Start of Block

`src/hdl/gfx_pkg.sv`:
```
/* shared widths, coordinate step constant, FSM state enums
   and the fixed 16-entry 12-bit colour palette */
`default_nettype none

package gfx_pkg;

    localparam int CORDW = 16;  // signed screen and buffer coords
    localparam int CIDXW = 4;   // colour index
    localparam int CHANW = 4;   // per colour channel

    localparam logic signed [CORDW-1:0] CORD_ONE = CORDW'(1);  // unit step

    // producer states
    typedef enum logic [2:0] {
        DS_IDLE,
        DS_WAIT_FRAME,
        DS_CLEAR,
        DS_DRAW,
        DS_DONE
    } draw_state_t;

    // line stepper states
    typedef enum logic [1:0] {
        LS_IDLE,
        LS_INIT,
        LS_DRAW,
        LS_DONE
    } line_state_t;

    // index to 12-bit rgb, entry 0 is black
    localparam logic [3*CHANW-1:0] PALETTE [2**CIDXW] = '{
        12'h000, 12'h125, 12'h723, 12'h085,
        12'hA53, 12'h655, 12'hCCC, 12'hFFF,
        12'hF04, 12'hFA0, 12'hFE2, 12'h0E3,
        12'h2AF, 12'h87A, 12'hF7A, 12'hFCA
    };

endpackage

`default_nettype wire

```
`src/hdl/vga_output.sv`:
```
/* sync delay to match the buffer read, palette lookup,
   blanking and registered VGA pins */
`default_nettype none
`timescale 1ns/1ps

module vga_output import gfx_pkg::*; (
    input  wire logic             clk_pix,
    input  wire logic             rst,
    input  wire logic             hsync,
    input  wire logic             vsync,
    input  wire logic             de,
    input  wire logic [CIDXW-1:0] rd_cidx,  // already one cycle late
    output      logic             vga_hsync,
    output      logic             vga_vsync,
    output      logic [CHANW-1:0] vga_r,
    output      logic [CHANW-1:0] vga_g,
    output      logic [CHANW-1:0] vga_b
);

    logic               hsync_p1, vsync_p1, de_p1;  // aligned with rd_cidx
    logic [3*CHANW-1:0] colr;

    always_ff @(posedge clk_pix) begin
        if (rst) begin
            hsync_p1 <= 1'b1;  // inactive high
            vsync_p1 <= 1'b1;
            de_p1    <= 1'b0;
        end else begin
            hsync_p1 <= hsync;
            vsync_p1 <= vsync;
            de_p1    <= de;
        end
    end

    assign colr = PALETTE[rd_cidx];

    always_ff @(posedge clk_pix) begin
        if (rst) begin
            vga_hsync <= 1'b1;
            vga_vsync <= 1'b1;
            vga_r     <= '0;
            vga_g     <= '0;
            vga_b     <= '0;
        end else begin
            vga_hsync <= hsync_p1;
            vga_vsync <= vsync_p1;
            vga_r     <= de_p1 ? colr[3*CHANW-1:2*CHANW] : '0;  // black in blanking
            vga_g     <= de_p1 ? colr[2*CHANW-1:CHANW]   : '0;
            vga_b     <= de_p1 ? colr[CHANW-1:0]         : '0;
        end
    end

endmodule

`default_nettype wire

```
`config.mk`:
```
export PLATFORM = sky130hd
export DESIGN_NAME = vga_output
export DESIGN_NICKNAME = d
export VERILOG_FILES = /design/src/hdl/gfx_pkg.sv /design/src/hdl/vga_output.sv
export SDC_FILE = /design/constraint.sdc
export NUM_CORES = 1
export LEC_CHECK = 0
export ABC_AREA = 1
export BUFFER_PORTS_ARGS = -buffer_cell sky130_fd_sc_hd__buf_4
export CAP_MARGIN = 10
export CORE_MARGIN = 2
export CORE_UTILIZATION = 49
export CTS_CLUSTER_SIZE = 10
export DETAILED_ROUTE_END_ITERATION = 10
export PLACE_DENSITY_LB_ADDON = 0.3
export SETUP_SLACK_MARGIN = 0.05
export SLEW_MARGIN = 5
export SYNTH_ARGS = -nofsm -noshare
export SYNTH_HDL_FRONTEND = slang
export SYNTH_SLANG_ARGS = --single-unit
```
`constraint.sdc`:
```
create_clock -name clk_pix -period 1.1 [get_ports clk_pix]
set_input_delay 0.11 -clock clk_pix [delete_from_list [all_inputs] [get_ports clk_pix]]
set_output_delay 0.11 -clock clk_pix [all_outputs]
set_load 0.05 [all_outputs]
```
After elaboration in Yosys (flattened, before gate mapping):

Memory sizes are Yosys's and may differ from the RTL's. A register that Yosys moved wholly into a read port is not among the register bits.
Cells that the tools add are included.

* bitwise operators: 2
* reduce and logical (&&, ||, !) cells: 1

Operators by type and width (count)
* 4-bit inverter with 5-bit output: 1
* 2-bit OR reduction: 1
* 1-bit inverter: 1

* input bits: 9
* register bits after elaboration: 5
* memories: 1
* output and inout bits: 14
* ROM bits: 192

Memories
* (no name shown): depth 16, width 12, read ports 1, clocked after memory_dff 1, wr ports 0, RTL line vga_output.sv:35 `assign colr = PALETTE[rd_cidx];`

Depth between registers and ports, before layout:

* word-level depth: 2
* mapped depth: 7

Least setup slack after synthesis:

Ideal clock, no wire load.

* kind: input to register
* from: in rd_cidx[0]
* to: reg vga_b[1]
* arrival: 774 ps
* path slack: 213 ps
* setup time: 113 ps
* path buffers: 0
* stages on the path: 7
* cells stage by stage: inv_1 ha_1 inv_1 nand2_1 nand3_1 nor2_1 nor2_1

* cells in the longest elaborated chain, start to end: 1

RTL lines
* start, declared: RTL line vga_output.sv:12 `input wire logic [CIDXW-1:0] rd_cidx,`
* 4-bit inverter with 5-bit output (not written as such): RTL line vga_output.sv:35
* end signal, assigned: RTL line vga_output.sv:49 `vga_b <= de_p1 ? colr[CHANW-1:0] : '0;`
* end, declared: RTL line vga_output.sv:17 `output logic [CHANW-1:0] vga_b`

No other way between the ends.
A chain may end at the register's enable or synchronous reset.

Worst setup path in the final report:

* from: reg vga_r[0]
* to: out vga_r[0]

RTL lines
* start, declared: RTL line vga_output.sv:15 `output logic [CHANW-1:0] vga_r,`
* start signal, assigned: RTL line vga_output.sv:47 `vga_r <= de_p1 ? colr[3*CHANW-1:2*CHANW] : '0;`

No word-level cell between the ends.

==> results.ini <==
[logic_synthesis]
synth_xor_area_frac=0
synth_mux_area_frac=0
synth_compound_area_frac=0.0638
syn_inst=111
yosysUniqueCellTypes=14
synth_seq_area_share=0.413
netlist_area_um2=823
syn-num-nets=127
synth-seq-cells=17
syn_area_per_cell_um2=7.42
yosysWarnings=0
synth_simple_gate_area_share=0.302
synth_top_family_by_area=simple AND/OR/NAND/NOR gates
synth_fa_ha_area_frac=0.106

[drt]
drc=0
drt_iter0_markers=18
first_pass_iters=4
vias_per_cell=4.81
ant_nets=0
wl_per_cell_um=10.5
vias=741
finalWirelength_mm=1.62

[grt]
grtUsageMet2=0.289
grt_max_degree=13
busiest_layer=met2
grt.total_usage=0.185
grt.overflow.total=0
met3_usage=0.0120
grt_antenna_before_repair=0
grt_pass1_vias=631
use_met1=0.243
grt_pass1_wl_mm=2.70

[sta]
finClkSkew_ns=0.00547
finalSetupViolCount=0
hold_viol=0
drv_slew=0
worst_slack_ns=0.177
setup_tns_ns=0
period_share=0.839
layout_min_cycle_time_ns=0.923
tightest_slew_ns=0.213
max_freq_mhz=1080
maxSlewHeadroom=0.857
hold_ws_ns=0.0163
rsz0062_at_grt=false

[job]
cap_violations=0

[critical_path]
criticalPathCategory=reg -> out
reg2reg_slack_ns=0.27
worstReg2RegStart=de_p1
ff2ff_path_depth=3
crit_chain=buf_4
worst-path-buf-inv=1
worstPathMaxFanout=1
regToRegEndpoint=vga_g[0]
cp_data_required_time_ns=0.99
start_kind=flip-flop
slowest_stage=dfxtp_1
crit_family=flip-flops
end_kind=output port
cp_data_arrival_time_ns=0.81
cpPeakStageDelay_ns=0.33

[power]
swShare=0.298
power.leakage_uw=0.000570
p_seq_frac=0.520
intPower_uw=868
clockPowerShare=0.265
peakVddDrop_uv=491
power_density_mw_per_mm2=1190
combPwrFrac=0.215
p_switching_uw=369

[layout]
layoutNonFillerInstCount=154
fill_cells=148
design_area_mm2=0.00104
nets=155
drive_gt1_frac=0.261
n_antenna_cell=0
syn2layout_area_growth_pct=26.0

[placement]
dp_hpwl_mm=1.24
placed_area_um2=990
io_buffers=22
dp_cells=148
pre_cts_slack_ns=0.0257
gp_congestion=0.883

[cts]
clockBufferDepth=2
h-tree-depth=1
clk_pin_slew_ns=0.10
cts_resized=0
cts_sinks=17
clk_latency_ns=0.29
numCtsBuffers=3
clockRootBuffer=clkbuf_4
tritoncts=done

[worst_hold_path]
hp-start=hsync
min_to=hsync_p1
holdPathStages=2
min-delay-path-class=in -> reg

[floorplan]
pin_count=23
die_area_mm2=0.00202
core-area_mm2=0.00154
chipWidth_um=45.0
rows=14
start_util=0.534
die_y_um=45.0

[status]
status=finished clean

## layout by cell type, fill, tap and decap left out
cell           count
nand3_1            8
dfxtp_1           17
nor2_1            12
o21ai_0            2
inv_1             12
clkbuf_4           3
a211oi_1           1
or2_2              4
inv_2              2
ha_1               7
buf_4             25
nand2_1           34
a21oi_1            7
dlygate4sd3_1      2
nand2_4            1
clkinv_2           1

End of Block

* **PROBLEM DETAILS**: When you reach the line containing "io_buffers=22" in the data above, retype it and each line after it through the final one, exactly as written.

* **RESPONSE BOX**:
io_buffers=22
dp_cells=148
pre_cts_slack_ns=0.0257
gp_congestion=0.883

[cts]
clockBufferDepth=2
h-tree-depth=1
clk_pin_slew_ns=0.10
cts_resized=0
cts_sinks=17
clk_latency_ns=0.29
numCtsBuffers=3
clockRootBuffer=clkbuf_4
tritoncts=done

[worst_hold_path]
hp-start=hsync
min_to=hsync_p1
holdPathStages=2
min-delay-path-class=in -> reg

[floorplan]
pin_count=23
die_area_mm2=0.00202
core-area_mm2=0.00154
chipWidth_um=45.0
rows=14
start_util=0.534
die_y_um=45.0

[status]
status=finished clean

## layout by cell type, fill, tap and decap left out
cell           count
nand3_1            8
dfxtp_1           17
nor2_1            12
o21ai_0            2
inv_1             12
clkbuf_4           3
a211oi_1           1
or2_2              4
inv_2              2
ha_1               7
buf_4             25
nand2_1           34
a21oi_1            7
dlygate4sd3_1      2
nand2_4            1
clkinv_2           1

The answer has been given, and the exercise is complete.